In our SaaS, the backend is mostly Lambda behind API Gateway with Auth0 JWT validation. DynamoDB is the main data store. SQS handles asynchronous processing. S3 is used for large data imports. OpenSearch powers metadata search across multiple providers. The frontend runs as a Next.js app in a container on ECS.

There is no heavy backend framework abstracting everything away. The boundaries are visible.

That visibility makes AI assistance much more concrete.

Example: Search and Index Design

Our global metadata service maintains separate OpenSearch indexes for origin, imdb, and eidr data. Document IDs are derived from SHA 256 hashes of provider IDs. The API supports a custom DSL for querying and can optionally fall back to third party providers if local results are insufficient.

Because we interact directly with OpenSearch, query behavior and index design are explicit. When search performance degrades or relevance is off, we can reason about mappings, analyzers, and query structure.

AI can meaningfully suggest improvements because OpenSearch patterns are common. There is no opaque search layer hiding how scoring or filtering works.

Example: Multi Tenancy and Authorization

Multi tenancy is enforced using JWT claims such as sub and tenant_id, combined with Amazon Verified Permissions for fine grained access control. The schema models entities like Tenant, User, Record, RecordField, and RecordJob, along with explicit actions.

When debugging an access issue, we are not dealing with hidden conventions in a framework. We are looking at explicit policy definitions, entity relationships, and evaluation context.

AI can reason about policy structure, principal resource relationships, and action scopes because the system is transparent. The authorization model is visible in code and configuration.

Boilerplate as Leverage

Using primitives means writing Terraform. Defining IAM roles. Configuring event source mappings. Thinking about Lambda memory and timeouts.

At first glance, this looks like overhead.

In practice, that boilerplate becomes structured context for AI. It can review IAM policies. It can suggest safer defaults. It can point out missing dead letter queues. It can reason about partition keys and DynamoDB access patterns.

If everything were hidden behind a high level abstraction, the model would have less surface area to analyze.
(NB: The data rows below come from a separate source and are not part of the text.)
## src/rtl/mem_access_unit.sv

```systemverilog
// Load/store front end that turns byte-addressed CPU requests into word-index memory accesses.
// Optional MEM_ACCESS_STATS_EN adds completed-load/store/error counters.
module mem_access_unit #(
  parameter int unsigned ADDR_W = 10
) (
  input  logic              clk,
  input  logic              reset,
  input  logic              req_valid,
  output logic              req_ready,
  input  logic              req_write,
  input  logic [1:0]        req_size,
  input  logic              req_unsigned,
  input  logic [31:0]       req_addr,
  input  logic [31:0]       req_wdata,
  output logic              rsp_valid,
  output logic [31:0]       rsp_rdata,
  output logic              rsp_err,
  output logic [31:0]       dm_addr,
  output logic [31:0]       dm_wdata,
  output logic              dm_MemWrite,
  output logic              dm_MemRead,
  input  logic [31:0]       dm_rdata
`ifdef MEM_ACCESS_STATS_EN
  ,
  output logic [31:0]       stat_loads,
  output logic [31:0]       stat_stores,
  output logic [31:0]       stat_errs
`endif
);

  typedef enum logic [2:0] {StIdle, StLoad, StStore, StRmwRd, StRmwWr, StResp} state_e;

  state_e            state_q, state_d;
  logic              write_q, write_d;
  logic [1:0]        size_q, size_d;
  logic              uns_q, uns_d;
  logic [1:0]        lane_q, lane_d;
  logic [31:0]       wdata_q, wdata_d;
  logic              err_q, err_d;
  logic [31:0]       rdata_q, rdata_d;
  logic [ADDR_W-1:0] addr_q, addr_d;
  logic [31:0]       merge_q, merge_d;

  logic        req_err;
  logic [7:0]  ld_byte;
  logic [15:0] ld_half;
  logic [31:0] ld_ext;
  logic [4:0]  shamt;
  logic [31:0] lane_mask;
  logic [31:0] merged;

  assign req_err = (req_size == 2'd3)
                || (req_size == 2'd1 && req_addr[0])
                || (req_size == 2'd2 && req_addr[1:0] != 2'd0)
                || ((req_addr >> (ADDR_W + 2)) != 32'd0);

  always_comb begin
    ld_byte = dm_rdata[7:0];
    unique case (lane_q)
      2'd0: ld_byte = dm_rdata[7:0];
      2'd1: ld_byte = dm_rdata[15:8];
      2'd2: ld_byte = dm_rdata[23:16];
      2'd3: ld_byte = dm_rdata[31:24];
      default: ld_byte = dm_rdata[7:0];
    endcase
    ld_half = lane_q[1] ? dm_rdata[31:16] : dm_rdata[15:0];
    unique case (size_q)
      2'd0:    ld_ext = {{24{ld_byte[7] & ~uns_q}}, ld_byte};
      2'd1:    ld_ext = {{16{ld_half[15] & ~uns_q}}, ld_half};
      default: ld_ext = dm_rdata;
    endcase
  end

  // Sub-word store merge: replace the addressed lane(s) of the word just read.
  assign shamt     = {lane_q, 3'b000};
  assign lane_mask = ((size_q == 2'd1) ? 32'h0000_FFFF : 32'h0000_00FF) << shamt;
  assign merged    = (dm_rdata & ~lane_mask) | ((wdata_q << shamt) & lane_mask);

  always_comb begin
    state_d = state_q;
    write_d = write_q;
    size_d  = size_q;
    uns_d   = uns_q;
    lane_d  = lane_q;
    wdata_d = wdata_q;
    err_d   = err_q;
    rdata_d = rdata_q;
    addr_d  = addr_q;
    merge_d = merge_q;
    unique case (state_q)
      StIdle: begin
        if (req_valid) begin
          write_d = req_write;
          size_d  = req_size;
          uns_d   = req_unsigned;
          lane_d  = req_addr[1:0];
          wdata_d = req_wdata;
          err_d   = req_err;
          rdata_d = 32'd0;
          if (req_err) begin
            state_d = StResp;
          end else begin
            addr_d = req_addr[ADDR_W+1:2];
            if (!req_write) begin
              state_d = StLoad;
            end else if (req_size == 2'd2) begin
              merge_d = req_wdata;
              state_d = StStore;
            end else begin
              state_d = StRmwRd;
            end
          end
        end
      end
      StLoad: begin
        rdata_d = ld_ext;
        state_d = StResp;
      end
      StStore: state_d = StResp;
      StRmwRd: begin
        merge_d = merged;
        state_d = StRmwWr;
      end
      StRmwWr: state_d = StResp;
      StResp:  state_d = StIdle;
      default: state_d = StIdle;
    endcase
  end

  always_ff @(posedge clk) begin
    if (reset) begin
      state_q <= StIdle;
      write_q <= 1'b0;
      size_q  <= 2'd0;
      uns_q   <= 1'b0;
      lane_q  <= 2'd0;
      wdata_q <= 32'd0;
      err_q   <= 1'b0;
      rdata_q <= 32'd0;
      addr_q  <= '0;
      merge_q <= 32'd0;
    end else begin
      state_q <= state_d;
      write_q <= write_d;
      size_q  <= size_d;
      uns_q   <= uns_d;
      lane_q  <= lane_d;
      wdata_q <= wdata_d;
      err_q   <= err_d;
      rdata_q <= rdata_d;
      addr_q  <= addr_d;
      merge_q <= merge_d;
    end
  end

  assign req_ready   = (state_q == StIdle);
  assign rsp_valid   = (state_q == StResp) && !reset;
  assign rsp_rdata   = rdata_q;
  assign rsp_err     = err_q;
  assign dm_addr     = {{(32 - ADDR_W){1'b0}}, addr_q};
  assign dm_wdata    = merge_q;
  assign dm_MemRead  = (state_q == StLoad) || (state_q == StRmwRd);
  // A reset landing on a write cycle must not corrupt memory.
  assign dm_MemWrite = ((state_q == StStore) || (state_q == StRmwWr)) && !reset;

`ifdef MEM_ACCESS_STATS_EN
  logic [31:0] loads_q, stores_q, errs_q;

  always_ff @(posedge clk) begin
    if (reset) begin
      loads_q  <= 32'd0;
      stores_q <= 32'd0;
      errs_q   <= 32'd0;
    end else if (state_q == StResp) begin
      if (err_q) begin
        errs_q <= errs_q + 32'd1;
      end else if (write_q) begin
        stores_q <= stores_q + 32'd1;
      end else begin
        loads_q <= loads_q + 32'd1;
      end
    end
  end

  assign stat_loads  = loads_q;
  assign stat_stores = stores_q;
  assign stat_errs   = errs_q;
`endif

endmodule

```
Explicit infrastructure is not just operational detail. It is explainable architecture.

Composability Beats Magic

As the product evolves, new flows appear. We introduced feature flags using OpenFeature and hosted flagd in ECS backed by S3. We handle ingestion ordering constraints across series, seasons, and episodes because relationships must be respected. We orchestrate cron driven synchronization across multiple external providers where external IDs can be added but never removed.

These changes were compositional. We connected new pieces to existing primitives.

Because the system is built from well understood building blocks, AI can reason about these additions without needing to reverse engineer a custom platform.

The Real Trade Off

The complexity in our system does not come from AWS. It comes from the domain. Cross referencing titles across origin, imdb, and eidr. Handling millions of records without external IDs. Designing a search API that is flexible enough to evolve. Refactoring the Records API to move away from exposing DynamoDB’s EAV model too directly.

Hiding AWS behind another layer would not have removed that complexity. It would have added another abstraction to understand.

When AI is part of the development process, standard cloud primitives become a shared language. They make debugging more concrete, refactoring more mechanical, and architectural discussions more grounded.

Abstractions still have a place. But early in a SaaS lifecycle, especially when iteration speed matters most, building directly on primitives creates a system that is easier for both humans and AI to reason about.